#### [TASK MATERIAL]
○ ○ ○

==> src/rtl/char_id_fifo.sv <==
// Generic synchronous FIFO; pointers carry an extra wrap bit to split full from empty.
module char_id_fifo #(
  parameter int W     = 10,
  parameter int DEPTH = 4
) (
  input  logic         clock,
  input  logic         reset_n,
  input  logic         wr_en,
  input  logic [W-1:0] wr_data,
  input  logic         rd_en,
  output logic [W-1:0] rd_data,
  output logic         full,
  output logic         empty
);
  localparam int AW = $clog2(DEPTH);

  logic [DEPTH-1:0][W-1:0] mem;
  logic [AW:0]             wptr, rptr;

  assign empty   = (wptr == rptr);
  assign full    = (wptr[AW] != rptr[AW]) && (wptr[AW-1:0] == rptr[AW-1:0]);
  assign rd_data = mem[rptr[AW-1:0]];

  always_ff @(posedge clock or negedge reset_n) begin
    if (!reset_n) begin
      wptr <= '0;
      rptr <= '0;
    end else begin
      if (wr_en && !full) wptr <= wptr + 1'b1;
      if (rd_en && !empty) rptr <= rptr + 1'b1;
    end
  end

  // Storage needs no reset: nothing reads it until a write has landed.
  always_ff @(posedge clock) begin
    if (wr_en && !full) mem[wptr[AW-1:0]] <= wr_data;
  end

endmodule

○ ○ ○

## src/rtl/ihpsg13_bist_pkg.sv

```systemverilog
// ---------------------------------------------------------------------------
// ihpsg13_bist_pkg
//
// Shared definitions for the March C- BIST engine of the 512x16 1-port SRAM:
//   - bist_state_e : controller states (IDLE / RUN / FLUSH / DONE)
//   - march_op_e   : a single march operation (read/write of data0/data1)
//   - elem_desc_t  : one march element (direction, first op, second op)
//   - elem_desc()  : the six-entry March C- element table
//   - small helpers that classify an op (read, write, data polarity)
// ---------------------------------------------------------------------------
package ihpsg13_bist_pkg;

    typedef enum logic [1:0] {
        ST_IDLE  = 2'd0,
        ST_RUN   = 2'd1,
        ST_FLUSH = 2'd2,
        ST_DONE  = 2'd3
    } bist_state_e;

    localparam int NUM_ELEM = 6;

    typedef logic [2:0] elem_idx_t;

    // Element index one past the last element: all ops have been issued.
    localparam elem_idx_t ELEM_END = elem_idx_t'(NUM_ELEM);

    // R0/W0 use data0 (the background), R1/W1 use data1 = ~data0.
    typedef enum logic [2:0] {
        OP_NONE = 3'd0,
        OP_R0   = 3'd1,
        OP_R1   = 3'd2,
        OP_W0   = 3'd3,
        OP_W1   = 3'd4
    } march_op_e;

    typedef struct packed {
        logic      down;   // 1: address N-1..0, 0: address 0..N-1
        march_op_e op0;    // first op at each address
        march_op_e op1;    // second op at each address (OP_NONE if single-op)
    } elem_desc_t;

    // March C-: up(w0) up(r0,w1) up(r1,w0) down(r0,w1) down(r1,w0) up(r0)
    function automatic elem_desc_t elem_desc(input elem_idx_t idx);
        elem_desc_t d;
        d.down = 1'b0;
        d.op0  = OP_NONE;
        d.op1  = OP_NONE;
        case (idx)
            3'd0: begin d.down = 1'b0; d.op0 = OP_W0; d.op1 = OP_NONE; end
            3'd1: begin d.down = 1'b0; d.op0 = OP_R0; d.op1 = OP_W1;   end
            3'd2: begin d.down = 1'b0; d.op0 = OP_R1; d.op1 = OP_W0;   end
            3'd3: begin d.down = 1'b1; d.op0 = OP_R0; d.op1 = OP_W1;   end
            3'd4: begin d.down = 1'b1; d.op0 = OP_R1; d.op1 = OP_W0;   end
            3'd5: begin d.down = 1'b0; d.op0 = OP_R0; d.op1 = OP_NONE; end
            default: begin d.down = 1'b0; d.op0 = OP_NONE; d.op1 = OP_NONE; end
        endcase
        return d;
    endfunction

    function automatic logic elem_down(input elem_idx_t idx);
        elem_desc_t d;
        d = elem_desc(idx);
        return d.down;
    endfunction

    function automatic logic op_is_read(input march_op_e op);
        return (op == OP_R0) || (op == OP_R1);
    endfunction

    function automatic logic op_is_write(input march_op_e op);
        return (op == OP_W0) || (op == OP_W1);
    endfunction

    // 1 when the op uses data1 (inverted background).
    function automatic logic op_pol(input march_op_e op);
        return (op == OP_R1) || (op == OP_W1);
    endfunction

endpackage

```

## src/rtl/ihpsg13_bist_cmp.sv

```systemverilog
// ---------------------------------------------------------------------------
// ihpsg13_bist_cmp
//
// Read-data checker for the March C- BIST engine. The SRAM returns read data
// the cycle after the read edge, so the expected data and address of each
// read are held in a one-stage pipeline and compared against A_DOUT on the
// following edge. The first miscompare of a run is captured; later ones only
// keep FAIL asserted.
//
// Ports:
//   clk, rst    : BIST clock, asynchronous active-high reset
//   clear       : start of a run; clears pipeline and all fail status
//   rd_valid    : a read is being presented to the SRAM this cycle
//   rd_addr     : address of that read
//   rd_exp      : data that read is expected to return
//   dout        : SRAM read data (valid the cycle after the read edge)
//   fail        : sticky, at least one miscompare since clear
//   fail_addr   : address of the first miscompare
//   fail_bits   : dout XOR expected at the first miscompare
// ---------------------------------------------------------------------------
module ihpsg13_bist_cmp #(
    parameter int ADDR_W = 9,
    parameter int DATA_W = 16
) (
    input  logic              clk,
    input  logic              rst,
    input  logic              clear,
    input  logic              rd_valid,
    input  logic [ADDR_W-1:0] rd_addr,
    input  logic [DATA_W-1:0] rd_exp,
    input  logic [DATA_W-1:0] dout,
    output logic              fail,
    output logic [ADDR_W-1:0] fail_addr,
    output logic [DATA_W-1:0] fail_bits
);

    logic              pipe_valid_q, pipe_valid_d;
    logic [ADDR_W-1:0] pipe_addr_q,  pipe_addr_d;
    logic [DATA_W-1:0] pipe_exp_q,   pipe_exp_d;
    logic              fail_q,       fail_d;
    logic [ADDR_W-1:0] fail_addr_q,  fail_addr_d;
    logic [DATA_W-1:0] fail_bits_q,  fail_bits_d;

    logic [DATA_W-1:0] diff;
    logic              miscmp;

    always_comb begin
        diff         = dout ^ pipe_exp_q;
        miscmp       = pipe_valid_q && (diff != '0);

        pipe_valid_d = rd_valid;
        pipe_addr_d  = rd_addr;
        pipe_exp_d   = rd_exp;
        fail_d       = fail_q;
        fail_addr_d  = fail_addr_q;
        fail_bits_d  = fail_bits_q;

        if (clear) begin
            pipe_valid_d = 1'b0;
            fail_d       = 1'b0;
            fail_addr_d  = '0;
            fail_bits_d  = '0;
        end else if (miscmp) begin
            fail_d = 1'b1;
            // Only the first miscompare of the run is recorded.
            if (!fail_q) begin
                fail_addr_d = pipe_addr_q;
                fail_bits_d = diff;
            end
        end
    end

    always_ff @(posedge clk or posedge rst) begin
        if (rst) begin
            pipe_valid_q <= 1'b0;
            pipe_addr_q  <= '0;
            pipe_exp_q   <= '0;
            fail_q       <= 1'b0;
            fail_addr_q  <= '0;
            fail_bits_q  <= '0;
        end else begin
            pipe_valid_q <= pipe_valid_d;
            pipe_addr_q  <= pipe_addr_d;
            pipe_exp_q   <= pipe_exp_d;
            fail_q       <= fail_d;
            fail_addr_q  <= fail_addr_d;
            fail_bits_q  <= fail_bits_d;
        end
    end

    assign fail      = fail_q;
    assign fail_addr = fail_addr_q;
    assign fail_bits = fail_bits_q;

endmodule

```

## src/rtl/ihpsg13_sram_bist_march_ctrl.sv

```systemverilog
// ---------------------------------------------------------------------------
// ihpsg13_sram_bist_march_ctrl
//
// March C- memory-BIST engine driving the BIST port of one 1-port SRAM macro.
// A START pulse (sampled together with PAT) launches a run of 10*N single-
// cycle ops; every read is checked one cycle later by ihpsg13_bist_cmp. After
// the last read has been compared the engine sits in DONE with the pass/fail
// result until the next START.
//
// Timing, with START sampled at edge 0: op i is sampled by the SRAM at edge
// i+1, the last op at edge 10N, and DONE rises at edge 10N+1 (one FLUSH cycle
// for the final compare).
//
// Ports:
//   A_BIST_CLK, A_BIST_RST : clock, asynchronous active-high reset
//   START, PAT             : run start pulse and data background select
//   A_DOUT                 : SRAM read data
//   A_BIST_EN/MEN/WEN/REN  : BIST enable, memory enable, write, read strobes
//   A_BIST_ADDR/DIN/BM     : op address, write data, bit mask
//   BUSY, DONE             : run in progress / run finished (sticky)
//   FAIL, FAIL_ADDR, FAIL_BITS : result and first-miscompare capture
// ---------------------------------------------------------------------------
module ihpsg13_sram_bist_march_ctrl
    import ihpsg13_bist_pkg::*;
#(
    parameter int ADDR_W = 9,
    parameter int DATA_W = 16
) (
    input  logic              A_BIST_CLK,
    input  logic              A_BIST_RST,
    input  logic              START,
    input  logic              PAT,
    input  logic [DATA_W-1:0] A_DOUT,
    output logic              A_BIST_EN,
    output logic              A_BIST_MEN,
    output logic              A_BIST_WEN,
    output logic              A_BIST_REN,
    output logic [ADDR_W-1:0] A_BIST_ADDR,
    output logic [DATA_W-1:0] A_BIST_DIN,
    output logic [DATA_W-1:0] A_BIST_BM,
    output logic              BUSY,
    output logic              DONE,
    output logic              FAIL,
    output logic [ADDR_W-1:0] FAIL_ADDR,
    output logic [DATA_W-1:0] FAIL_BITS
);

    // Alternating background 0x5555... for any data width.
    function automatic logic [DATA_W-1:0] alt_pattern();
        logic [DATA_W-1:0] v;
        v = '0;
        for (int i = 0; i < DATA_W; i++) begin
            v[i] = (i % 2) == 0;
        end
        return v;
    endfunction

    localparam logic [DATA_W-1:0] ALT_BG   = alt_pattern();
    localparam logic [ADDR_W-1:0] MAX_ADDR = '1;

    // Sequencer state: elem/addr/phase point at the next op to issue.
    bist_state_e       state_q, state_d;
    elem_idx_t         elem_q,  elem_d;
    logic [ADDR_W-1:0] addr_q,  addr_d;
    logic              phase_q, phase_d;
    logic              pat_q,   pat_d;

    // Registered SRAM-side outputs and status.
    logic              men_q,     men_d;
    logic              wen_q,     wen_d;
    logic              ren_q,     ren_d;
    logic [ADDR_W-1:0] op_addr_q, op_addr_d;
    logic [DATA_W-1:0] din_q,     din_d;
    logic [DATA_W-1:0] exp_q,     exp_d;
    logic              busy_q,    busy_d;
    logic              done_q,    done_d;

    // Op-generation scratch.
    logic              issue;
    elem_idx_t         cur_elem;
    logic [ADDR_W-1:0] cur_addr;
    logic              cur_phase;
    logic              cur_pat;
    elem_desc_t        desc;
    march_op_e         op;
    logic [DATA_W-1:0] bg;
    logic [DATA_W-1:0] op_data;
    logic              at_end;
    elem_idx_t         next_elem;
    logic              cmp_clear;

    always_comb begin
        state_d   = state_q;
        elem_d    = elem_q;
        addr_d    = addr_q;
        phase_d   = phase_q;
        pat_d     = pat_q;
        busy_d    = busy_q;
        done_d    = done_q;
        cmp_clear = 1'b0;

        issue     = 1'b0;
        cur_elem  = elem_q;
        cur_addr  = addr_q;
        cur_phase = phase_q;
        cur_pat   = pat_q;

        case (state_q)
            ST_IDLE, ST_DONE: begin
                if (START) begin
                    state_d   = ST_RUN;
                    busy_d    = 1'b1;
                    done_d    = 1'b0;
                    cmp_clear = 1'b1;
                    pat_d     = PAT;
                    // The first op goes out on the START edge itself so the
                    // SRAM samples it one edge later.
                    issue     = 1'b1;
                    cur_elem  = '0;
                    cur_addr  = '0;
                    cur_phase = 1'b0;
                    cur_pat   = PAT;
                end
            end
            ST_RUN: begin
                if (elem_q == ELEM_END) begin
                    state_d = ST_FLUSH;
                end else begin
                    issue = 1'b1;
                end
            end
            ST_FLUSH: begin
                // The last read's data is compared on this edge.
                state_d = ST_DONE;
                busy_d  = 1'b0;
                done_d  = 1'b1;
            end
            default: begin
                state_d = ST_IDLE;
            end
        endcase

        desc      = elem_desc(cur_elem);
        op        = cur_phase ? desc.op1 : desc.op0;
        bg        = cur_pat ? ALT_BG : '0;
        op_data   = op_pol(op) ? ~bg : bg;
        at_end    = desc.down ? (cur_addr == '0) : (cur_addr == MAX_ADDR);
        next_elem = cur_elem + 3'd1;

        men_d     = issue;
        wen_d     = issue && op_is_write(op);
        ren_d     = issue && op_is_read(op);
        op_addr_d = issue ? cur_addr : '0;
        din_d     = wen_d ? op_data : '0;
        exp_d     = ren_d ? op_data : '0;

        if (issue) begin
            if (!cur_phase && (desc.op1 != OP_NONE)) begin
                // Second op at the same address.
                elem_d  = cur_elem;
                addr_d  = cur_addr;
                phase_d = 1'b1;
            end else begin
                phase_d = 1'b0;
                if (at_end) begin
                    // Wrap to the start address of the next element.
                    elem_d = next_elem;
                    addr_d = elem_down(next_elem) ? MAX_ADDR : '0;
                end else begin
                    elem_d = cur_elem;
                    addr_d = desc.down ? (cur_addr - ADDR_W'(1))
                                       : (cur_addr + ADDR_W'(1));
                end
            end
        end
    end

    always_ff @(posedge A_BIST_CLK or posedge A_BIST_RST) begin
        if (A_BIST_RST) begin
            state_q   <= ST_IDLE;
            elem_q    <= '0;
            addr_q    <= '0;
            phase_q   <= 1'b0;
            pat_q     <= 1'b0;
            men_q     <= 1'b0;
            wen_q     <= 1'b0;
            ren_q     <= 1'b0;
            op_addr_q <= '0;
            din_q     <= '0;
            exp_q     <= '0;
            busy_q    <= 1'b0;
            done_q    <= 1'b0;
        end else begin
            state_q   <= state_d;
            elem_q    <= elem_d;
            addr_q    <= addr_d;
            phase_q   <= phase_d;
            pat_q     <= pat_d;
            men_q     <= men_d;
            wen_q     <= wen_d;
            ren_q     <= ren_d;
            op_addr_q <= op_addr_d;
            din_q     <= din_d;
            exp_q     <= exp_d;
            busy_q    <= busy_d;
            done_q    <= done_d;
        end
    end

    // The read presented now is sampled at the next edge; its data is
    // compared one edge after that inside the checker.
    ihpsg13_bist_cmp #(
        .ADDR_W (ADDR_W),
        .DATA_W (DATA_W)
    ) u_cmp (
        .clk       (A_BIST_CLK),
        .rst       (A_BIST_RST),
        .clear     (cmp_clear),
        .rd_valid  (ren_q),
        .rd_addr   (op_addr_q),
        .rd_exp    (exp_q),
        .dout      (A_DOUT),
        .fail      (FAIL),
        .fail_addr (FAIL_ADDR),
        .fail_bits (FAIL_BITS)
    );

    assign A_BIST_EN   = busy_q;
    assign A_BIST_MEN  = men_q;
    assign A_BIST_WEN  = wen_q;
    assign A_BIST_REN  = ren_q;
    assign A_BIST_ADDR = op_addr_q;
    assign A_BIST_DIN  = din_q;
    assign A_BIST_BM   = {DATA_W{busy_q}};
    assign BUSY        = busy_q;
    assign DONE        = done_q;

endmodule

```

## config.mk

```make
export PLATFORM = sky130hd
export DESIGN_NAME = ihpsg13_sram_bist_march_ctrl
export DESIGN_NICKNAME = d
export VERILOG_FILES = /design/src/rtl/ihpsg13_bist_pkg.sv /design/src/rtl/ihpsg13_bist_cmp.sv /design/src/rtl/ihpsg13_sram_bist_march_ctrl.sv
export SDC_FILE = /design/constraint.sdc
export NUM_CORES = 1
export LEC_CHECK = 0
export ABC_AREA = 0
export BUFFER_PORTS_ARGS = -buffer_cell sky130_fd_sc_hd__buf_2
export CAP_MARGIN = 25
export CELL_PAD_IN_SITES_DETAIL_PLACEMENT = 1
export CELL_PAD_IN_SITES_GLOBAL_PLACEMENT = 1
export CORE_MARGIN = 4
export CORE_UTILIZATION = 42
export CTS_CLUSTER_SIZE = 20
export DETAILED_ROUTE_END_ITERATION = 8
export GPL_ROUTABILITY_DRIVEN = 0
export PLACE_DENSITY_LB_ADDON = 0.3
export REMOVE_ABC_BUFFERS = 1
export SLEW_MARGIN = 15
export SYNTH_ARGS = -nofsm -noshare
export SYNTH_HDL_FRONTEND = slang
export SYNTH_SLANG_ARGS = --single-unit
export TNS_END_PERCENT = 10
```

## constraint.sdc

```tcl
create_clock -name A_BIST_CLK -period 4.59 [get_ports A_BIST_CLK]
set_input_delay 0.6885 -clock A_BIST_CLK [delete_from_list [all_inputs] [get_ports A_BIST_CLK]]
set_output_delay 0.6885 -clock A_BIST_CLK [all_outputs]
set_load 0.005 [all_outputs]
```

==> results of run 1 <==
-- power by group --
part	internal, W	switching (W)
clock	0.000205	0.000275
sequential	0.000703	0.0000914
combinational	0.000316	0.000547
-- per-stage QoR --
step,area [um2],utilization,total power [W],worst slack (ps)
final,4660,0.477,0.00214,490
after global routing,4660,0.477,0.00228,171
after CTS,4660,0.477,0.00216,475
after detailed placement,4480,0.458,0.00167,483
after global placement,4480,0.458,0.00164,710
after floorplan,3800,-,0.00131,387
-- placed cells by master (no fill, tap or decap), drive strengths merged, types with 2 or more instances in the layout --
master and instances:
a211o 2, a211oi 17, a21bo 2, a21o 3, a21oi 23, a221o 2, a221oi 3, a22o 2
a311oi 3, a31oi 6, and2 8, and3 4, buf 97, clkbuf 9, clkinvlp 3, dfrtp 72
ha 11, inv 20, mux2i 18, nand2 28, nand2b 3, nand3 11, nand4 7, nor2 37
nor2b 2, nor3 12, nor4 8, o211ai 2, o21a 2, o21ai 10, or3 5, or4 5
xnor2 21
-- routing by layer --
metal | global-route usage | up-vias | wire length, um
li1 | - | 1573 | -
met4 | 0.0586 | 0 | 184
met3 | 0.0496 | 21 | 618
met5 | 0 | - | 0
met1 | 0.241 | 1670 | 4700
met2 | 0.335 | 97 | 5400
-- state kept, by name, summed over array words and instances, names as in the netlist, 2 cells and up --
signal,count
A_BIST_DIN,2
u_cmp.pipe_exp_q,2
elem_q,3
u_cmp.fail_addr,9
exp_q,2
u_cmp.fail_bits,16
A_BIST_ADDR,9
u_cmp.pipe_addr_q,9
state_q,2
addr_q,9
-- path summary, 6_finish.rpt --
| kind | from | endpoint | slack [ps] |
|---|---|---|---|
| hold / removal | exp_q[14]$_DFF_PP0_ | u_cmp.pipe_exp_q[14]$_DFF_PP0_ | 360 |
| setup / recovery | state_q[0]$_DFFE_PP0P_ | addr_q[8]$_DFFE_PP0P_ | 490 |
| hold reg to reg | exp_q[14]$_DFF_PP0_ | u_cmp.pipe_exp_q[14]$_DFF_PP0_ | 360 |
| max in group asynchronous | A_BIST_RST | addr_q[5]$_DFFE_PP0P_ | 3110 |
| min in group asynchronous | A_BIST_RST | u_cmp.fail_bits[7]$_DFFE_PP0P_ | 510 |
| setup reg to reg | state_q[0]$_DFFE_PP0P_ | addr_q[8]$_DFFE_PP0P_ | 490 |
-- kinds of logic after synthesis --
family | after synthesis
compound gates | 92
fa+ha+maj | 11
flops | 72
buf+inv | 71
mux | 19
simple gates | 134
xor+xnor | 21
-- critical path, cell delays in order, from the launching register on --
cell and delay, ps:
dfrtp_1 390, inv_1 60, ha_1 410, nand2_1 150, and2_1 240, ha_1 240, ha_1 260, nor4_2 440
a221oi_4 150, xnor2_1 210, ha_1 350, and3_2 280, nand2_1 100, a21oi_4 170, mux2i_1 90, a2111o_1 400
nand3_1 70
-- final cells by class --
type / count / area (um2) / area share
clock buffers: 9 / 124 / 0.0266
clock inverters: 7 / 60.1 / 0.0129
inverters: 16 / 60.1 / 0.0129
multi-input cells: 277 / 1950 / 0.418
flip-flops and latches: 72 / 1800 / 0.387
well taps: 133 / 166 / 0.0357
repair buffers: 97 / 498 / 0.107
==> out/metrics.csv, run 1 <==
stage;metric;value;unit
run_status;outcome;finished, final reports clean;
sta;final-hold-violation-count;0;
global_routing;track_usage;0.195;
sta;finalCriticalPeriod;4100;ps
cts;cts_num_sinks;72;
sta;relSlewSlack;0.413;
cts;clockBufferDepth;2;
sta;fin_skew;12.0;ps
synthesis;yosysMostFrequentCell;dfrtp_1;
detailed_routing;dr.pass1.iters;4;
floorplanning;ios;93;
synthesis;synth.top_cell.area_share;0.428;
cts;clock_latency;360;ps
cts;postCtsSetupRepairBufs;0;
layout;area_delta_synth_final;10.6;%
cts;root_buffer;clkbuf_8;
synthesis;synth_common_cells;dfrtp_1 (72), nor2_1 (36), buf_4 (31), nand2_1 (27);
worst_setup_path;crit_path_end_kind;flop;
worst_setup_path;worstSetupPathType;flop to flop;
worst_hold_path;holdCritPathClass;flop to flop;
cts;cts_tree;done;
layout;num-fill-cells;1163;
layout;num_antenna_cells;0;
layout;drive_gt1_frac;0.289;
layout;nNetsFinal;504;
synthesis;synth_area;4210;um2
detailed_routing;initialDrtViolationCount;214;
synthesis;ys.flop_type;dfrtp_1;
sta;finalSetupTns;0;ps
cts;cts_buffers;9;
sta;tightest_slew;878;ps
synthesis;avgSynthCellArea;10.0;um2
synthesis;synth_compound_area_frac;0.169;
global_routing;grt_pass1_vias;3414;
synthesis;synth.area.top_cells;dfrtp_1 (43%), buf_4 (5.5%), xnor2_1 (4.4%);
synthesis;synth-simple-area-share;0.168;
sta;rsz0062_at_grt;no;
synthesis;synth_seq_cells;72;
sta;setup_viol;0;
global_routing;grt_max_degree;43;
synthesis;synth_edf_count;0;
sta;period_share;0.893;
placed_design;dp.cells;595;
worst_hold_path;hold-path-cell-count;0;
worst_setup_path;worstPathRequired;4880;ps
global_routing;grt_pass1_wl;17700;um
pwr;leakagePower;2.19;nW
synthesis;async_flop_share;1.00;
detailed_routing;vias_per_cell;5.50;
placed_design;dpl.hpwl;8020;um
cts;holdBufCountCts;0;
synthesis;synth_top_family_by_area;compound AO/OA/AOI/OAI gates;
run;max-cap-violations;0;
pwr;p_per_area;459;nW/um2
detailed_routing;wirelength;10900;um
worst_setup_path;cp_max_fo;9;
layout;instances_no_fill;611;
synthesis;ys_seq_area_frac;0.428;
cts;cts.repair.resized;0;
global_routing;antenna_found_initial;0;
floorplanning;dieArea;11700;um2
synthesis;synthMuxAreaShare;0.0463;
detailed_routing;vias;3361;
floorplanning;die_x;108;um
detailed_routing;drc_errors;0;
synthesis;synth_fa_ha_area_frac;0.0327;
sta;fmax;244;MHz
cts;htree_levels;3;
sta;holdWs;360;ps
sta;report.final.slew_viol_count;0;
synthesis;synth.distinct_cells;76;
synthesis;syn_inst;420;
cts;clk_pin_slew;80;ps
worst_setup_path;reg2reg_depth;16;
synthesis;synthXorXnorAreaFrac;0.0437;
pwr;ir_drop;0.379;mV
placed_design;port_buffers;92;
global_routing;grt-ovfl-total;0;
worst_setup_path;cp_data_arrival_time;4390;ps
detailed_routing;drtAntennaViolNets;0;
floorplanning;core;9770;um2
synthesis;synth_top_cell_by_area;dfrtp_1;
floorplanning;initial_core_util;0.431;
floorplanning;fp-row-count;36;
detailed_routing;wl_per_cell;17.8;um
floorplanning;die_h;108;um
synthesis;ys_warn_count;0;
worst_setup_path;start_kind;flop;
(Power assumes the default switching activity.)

○ ○ ○

When a line in the material above includes the word "presented", copy that line.

#### [RESPONSE TO THIS EXERCISE]
//   rd_valid    : a read is being presented to the SRAM this cycle
    // The read presented now is sampled at the next edge; its data is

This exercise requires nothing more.